◆ Given information:
[Start of Attachment]
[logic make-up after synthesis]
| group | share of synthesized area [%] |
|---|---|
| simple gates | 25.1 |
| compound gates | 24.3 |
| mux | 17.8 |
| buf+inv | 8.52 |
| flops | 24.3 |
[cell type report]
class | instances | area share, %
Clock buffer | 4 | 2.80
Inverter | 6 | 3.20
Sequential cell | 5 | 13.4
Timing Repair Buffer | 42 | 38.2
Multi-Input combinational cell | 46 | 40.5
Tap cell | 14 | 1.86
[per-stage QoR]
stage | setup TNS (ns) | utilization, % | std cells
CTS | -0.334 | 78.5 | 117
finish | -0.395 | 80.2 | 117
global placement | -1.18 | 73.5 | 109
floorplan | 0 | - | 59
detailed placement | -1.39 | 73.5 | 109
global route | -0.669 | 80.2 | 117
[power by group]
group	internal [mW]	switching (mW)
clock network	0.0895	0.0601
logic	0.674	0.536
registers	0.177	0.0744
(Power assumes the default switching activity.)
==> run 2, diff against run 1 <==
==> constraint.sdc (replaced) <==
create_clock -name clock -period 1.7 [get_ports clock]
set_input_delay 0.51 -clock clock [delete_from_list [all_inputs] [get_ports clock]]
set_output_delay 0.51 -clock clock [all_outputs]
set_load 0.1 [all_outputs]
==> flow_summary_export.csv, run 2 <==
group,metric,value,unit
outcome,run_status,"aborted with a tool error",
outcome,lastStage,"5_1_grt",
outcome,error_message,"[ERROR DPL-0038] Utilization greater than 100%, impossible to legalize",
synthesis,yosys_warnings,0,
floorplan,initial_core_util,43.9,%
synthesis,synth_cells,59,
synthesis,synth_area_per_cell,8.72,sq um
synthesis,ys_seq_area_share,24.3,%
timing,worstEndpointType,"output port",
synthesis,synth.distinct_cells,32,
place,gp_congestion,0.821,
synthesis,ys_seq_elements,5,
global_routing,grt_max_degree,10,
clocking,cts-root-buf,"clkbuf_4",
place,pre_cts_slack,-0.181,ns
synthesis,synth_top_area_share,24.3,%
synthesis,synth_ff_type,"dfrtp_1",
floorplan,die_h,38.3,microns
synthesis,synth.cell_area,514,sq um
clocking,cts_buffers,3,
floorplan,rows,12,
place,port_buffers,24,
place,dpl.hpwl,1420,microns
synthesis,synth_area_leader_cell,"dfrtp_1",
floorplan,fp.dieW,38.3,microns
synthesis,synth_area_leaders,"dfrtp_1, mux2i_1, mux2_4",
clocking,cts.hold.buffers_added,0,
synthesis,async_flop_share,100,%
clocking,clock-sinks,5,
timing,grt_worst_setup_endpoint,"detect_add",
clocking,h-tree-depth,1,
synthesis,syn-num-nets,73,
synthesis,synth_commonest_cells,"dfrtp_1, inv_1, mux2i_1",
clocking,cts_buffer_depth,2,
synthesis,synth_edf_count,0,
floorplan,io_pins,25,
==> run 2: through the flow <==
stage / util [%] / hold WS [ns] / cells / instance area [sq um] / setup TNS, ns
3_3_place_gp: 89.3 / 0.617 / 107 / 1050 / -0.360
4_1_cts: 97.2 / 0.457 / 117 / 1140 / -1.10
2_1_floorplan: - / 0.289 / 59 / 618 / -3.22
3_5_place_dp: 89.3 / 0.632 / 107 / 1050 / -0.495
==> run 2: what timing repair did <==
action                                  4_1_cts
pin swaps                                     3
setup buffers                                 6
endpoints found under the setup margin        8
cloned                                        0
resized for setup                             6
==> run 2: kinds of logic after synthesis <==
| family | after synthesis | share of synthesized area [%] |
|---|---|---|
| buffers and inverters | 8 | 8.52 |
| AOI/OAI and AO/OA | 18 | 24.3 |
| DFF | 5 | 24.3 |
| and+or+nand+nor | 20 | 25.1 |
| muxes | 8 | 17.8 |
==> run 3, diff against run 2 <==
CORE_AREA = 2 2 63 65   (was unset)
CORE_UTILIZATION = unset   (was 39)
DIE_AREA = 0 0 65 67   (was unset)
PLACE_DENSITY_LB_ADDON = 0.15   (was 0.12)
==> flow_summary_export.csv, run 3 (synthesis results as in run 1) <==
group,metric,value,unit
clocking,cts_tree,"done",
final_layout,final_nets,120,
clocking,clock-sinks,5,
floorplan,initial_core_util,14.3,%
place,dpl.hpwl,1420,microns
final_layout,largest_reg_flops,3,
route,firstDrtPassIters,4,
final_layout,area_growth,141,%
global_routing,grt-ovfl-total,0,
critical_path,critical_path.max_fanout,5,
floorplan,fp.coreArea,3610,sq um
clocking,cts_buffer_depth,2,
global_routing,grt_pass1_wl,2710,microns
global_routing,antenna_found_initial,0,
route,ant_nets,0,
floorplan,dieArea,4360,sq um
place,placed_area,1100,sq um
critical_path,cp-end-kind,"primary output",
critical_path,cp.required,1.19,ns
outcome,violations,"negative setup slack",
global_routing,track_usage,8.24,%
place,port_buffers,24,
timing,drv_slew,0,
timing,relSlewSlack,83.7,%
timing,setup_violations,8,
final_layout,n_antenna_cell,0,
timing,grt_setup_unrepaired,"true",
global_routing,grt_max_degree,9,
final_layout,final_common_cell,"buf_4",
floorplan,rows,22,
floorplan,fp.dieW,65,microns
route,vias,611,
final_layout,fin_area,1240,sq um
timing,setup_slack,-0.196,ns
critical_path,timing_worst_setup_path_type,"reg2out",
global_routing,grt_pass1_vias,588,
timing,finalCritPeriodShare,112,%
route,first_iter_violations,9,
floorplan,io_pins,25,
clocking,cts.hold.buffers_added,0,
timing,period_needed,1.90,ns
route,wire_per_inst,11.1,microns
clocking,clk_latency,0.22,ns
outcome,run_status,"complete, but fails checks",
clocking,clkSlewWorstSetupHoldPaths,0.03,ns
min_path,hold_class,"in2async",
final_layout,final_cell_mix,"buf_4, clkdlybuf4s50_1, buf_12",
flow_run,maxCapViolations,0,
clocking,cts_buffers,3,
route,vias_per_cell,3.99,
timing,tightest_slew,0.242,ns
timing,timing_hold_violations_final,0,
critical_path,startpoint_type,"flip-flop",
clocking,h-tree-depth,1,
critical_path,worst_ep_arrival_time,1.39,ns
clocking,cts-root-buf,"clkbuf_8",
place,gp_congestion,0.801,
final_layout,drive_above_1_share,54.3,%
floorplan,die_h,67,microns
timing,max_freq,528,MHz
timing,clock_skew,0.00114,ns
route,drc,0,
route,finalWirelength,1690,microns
[End of Attachment]
◆ Exercise instructions:
In the listing, find all lines with the string "unset" and copy them.

◆ Exercise solution:
CORE_AREA = 2 2 63 65   (was unset)
CORE_UTILIZATION = unset   (was 39)
DIE_AREA = 0 0 65 67   (was unset)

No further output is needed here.